Stored data entries:
--------------------------------------------------
`src/rtl/aes_round_sched_if.sv`:
```
// Handshake and strobe bundle between the AES round sequencer and its surroundings.
// master = the sequencer, slave = requester / consumer / key unit / datapath side.
interface aes_round_sched_if #(
  parameter int RIDX_W = 4
);
  logic              flush;
  logic              in_valid;
  logic              in_ready;
  logic              out_valid;
  logic              out_ready;
  logic              ks_load;
  logic              ks_step;
  logic              dp_load;
  logic              dp_add0;
  logic              dp_round_en;
  logic              dp_skip_mix;
  logic [RIDX_W-1:0] round_idx;
  logic              busy;

  modport master (
    input  flush, in_valid, out_ready,
    output in_ready, out_valid, ks_load, ks_step, dp_load, dp_add0,
           dp_round_en, dp_skip_mix, round_idx, busy
  );

  modport slave (
    output flush, in_valid, out_ready,
    input  in_ready, out_valid, ks_load, ks_step, dp_load, dp_add0,
           dp_round_en, dp_skip_mix, round_idx, busy
  );
endinterface

```
`src/rtl/aes_round_sched.sv`:
```
// Control sequencer for one AES-128 block: key load, initial AddRoundKey, NUM_ROUNDS rounds,
// then holds the result until the consumer takes it. No key or state data passes through here.
module aes_round_sched #(
  parameter int NUM_ROUNDS = 10,
  parameter int RIDX_W     = 4
) (
  input  logic               CLK,
  input  logic               RST,
  aes_round_sched_if.master  bus
);

  typedef enum logic [2:0] {
    S_IDLE  = 3'd0,
    S_LOAD  = 3'd1,
    S_ADD0  = 3'd2,
    S_ROUND = 3'd3,
    S_DONE  = 3'd4
  } state_t;

  localparam logic [RIDX_W-1:0] LAST_ROUND = RIDX_W'(NUM_ROUNDS);

  state_t            state_reg, state_next;
  logic [RIDX_W-1:0] cnt_reg, cnt_next;

  logic              in_ready;
  logic              out_valid;
  logic              ks_load;
  logic              ks_step;
  logic              dp_load;
  logic              dp_add0;
  logic              dp_round_en;
  logic              dp_skip_mix;
  logic [RIDX_W-1:0] round_idx;

  always_ff @(posedge CLK or posedge RST) begin
    if (RST) begin
      state_reg <= S_IDLE;
      cnt_reg   <= '0;
    end else begin
      state_reg <= state_next;
      cnt_reg   <= cnt_next;
    end
  end

  always_comb begin
    state_next  = state_reg;
    cnt_next    = cnt_reg;
    in_ready    = 1'b0;
    out_valid   = 1'b0;
    ks_load     = 1'b0;
    ks_step     = 1'b0;
    dp_load     = 1'b0;
    dp_add0     = 1'b0;
    dp_round_en = 1'b0;
    dp_skip_mix = 1'b0;
    round_idx   = '0;

    case (state_reg)
      S_IDLE: begin
        in_ready = 1'b1;
        cnt_next = '0;
        if (bus.in_valid) state_next = S_LOAD;
      end
      S_LOAD: begin
        ks_load    = 1'b1;
        dp_load    = 1'b1;
        cnt_next   = '0;
        state_next = S_ADD0;
      end
      S_ADD0: begin
        dp_add0    = 1'b1;
        ks_step    = 1'b1;
        cnt_next   = RIDX_W'(1);
        state_next = S_ROUND;
      end
      S_ROUND: begin
        round_idx = cnt_reg;
        if (cnt_reg == LAST_ROUND) begin
          dp_round_en = 1'b1;
          dp_skip_mix = 1'b1;
          state_next  = S_DONE;
        end else if (cnt_reg > LAST_ROUND) begin
          // Unreachable counter value: abandon the block rather than run a bogus round.
          cnt_next   = '0;
          state_next = S_IDLE;
        end else begin
          // Step the key unit now so the next round key is ready for the next round.
          dp_round_en = 1'b1;
          ks_step     = 1'b1;
          cnt_next    = cnt_reg + RIDX_W'(1);
        end
      end
      S_DONE: begin
        out_valid = 1'b1;
        round_idx = LAST_ROUND;
        if (bus.out_ready || (cnt_reg > LAST_ROUND)) begin
          cnt_next   = '0;
          state_next = S_IDLE;
        end
      end
      default: begin
        cnt_next   = '0;
        state_next = S_IDLE;
      end
    endcase

    // Abort wins over any accept or completion decided above.
    if (bus.flush) begin
      cnt_next   = '0;
      state_next = S_IDLE;
    end
  end

  assign bus.in_ready    = in_ready;
  assign bus.out_valid   = out_valid;
  assign bus.ks_load     = ks_load;
  assign bus.ks_step     = ks_step;
  assign bus.dp_load     = dp_load;
  assign bus.dp_add0     = dp_add0;
  assign bus.dp_round_en = dp_round_en;
  assign bus.dp_skip_mix = dp_skip_mix;
  assign bus.round_idx   = round_idx;
  assign bus.busy        = (state_reg != S_IDLE);

endmodule

```
`src/flat_wrapper.sv`:
```
// flat-port wrapper written by rule: the top's interface ports become plain ports
module aes_round_sched_flat 
#(
  parameter int NUM_ROUNDS = 10,
  parameter int RIDX_W     = 4
)
  (CLK, RST, bus_flush, bus_in_valid, bus_out_ready, bus_in_ready, bus_out_valid, bus_ks_load, bus_ks_step, bus_dp_load, bus_dp_add0, bus_dp_round_en, bus_dp_skip_mix, bus_round_idx, bus_busy);
  aes_round_sched_if #(.RIDX_W(RIDX_W)) bus_i ();
  input  logic CLK;
  input  logic RST;
  input wire logic [$bits(bus_i.flush)-1:0] bus_flush;
  input wire logic [$bits(bus_i.in_valid)-1:0] bus_in_valid;
  input wire logic [$bits(bus_i.out_ready)-1:0] bus_out_ready;
  output wire logic [$bits(bus_i.in_ready)-1:0] bus_in_ready;
  output wire logic [$bits(bus_i.out_valid)-1:0] bus_out_valid;
  output wire logic [$bits(bus_i.ks_load)-1:0] bus_ks_load;
  output wire logic [$bits(bus_i.ks_step)-1:0] bus_ks_step;
  output wire logic [$bits(bus_i.dp_load)-1:0] bus_dp_load;
  output wire logic [$bits(bus_i.dp_add0)-1:0] bus_dp_add0;
  output wire logic [$bits(bus_i.dp_round_en)-1:0] bus_dp_round_en;
  output wire logic [$bits(bus_i.dp_skip_mix)-1:0] bus_dp_skip_mix;
  output wire logic [$bits(bus_i.round_idx)-1:0] bus_round_idx;
  output wire logic [$bits(bus_i.busy)-1:0] bus_busy;
  assign bus_i.flush = bus_flush;
  assign bus_i.in_valid = bus_in_valid;
  assign bus_i.out_ready = bus_out_ready;
  assign bus_in_ready = bus_i.in_ready;
  assign bus_out_valid = bus_i.out_valid;
  assign bus_ks_load = bus_i.ks_load;
  assign bus_ks_step = bus_i.ks_step;
  assign bus_dp_load = bus_i.dp_load;
  assign bus_dp_add0 = bus_i.dp_add0;
  assign bus_dp_round_en = bus_i.dp_round_en;
  assign bus_dp_skip_mix = bus_i.dp_skip_mix;
  assign bus_round_idx = bus_i.round_idx;
  assign bus_busy = bus_i.busy;
  aes_round_sched #(.NUM_ROUNDS(NUM_ROUNDS), .RIDX_W(RIDX_W)) u_core (.CLK(CLK), .RST(RST), .bus(bus_i));
endmodule
```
--------------------------------------------------
-- TASK DIRECTIONS --
In the records above, the lines containing the string "input" should be counted; give only the total.

-- RESULT --
9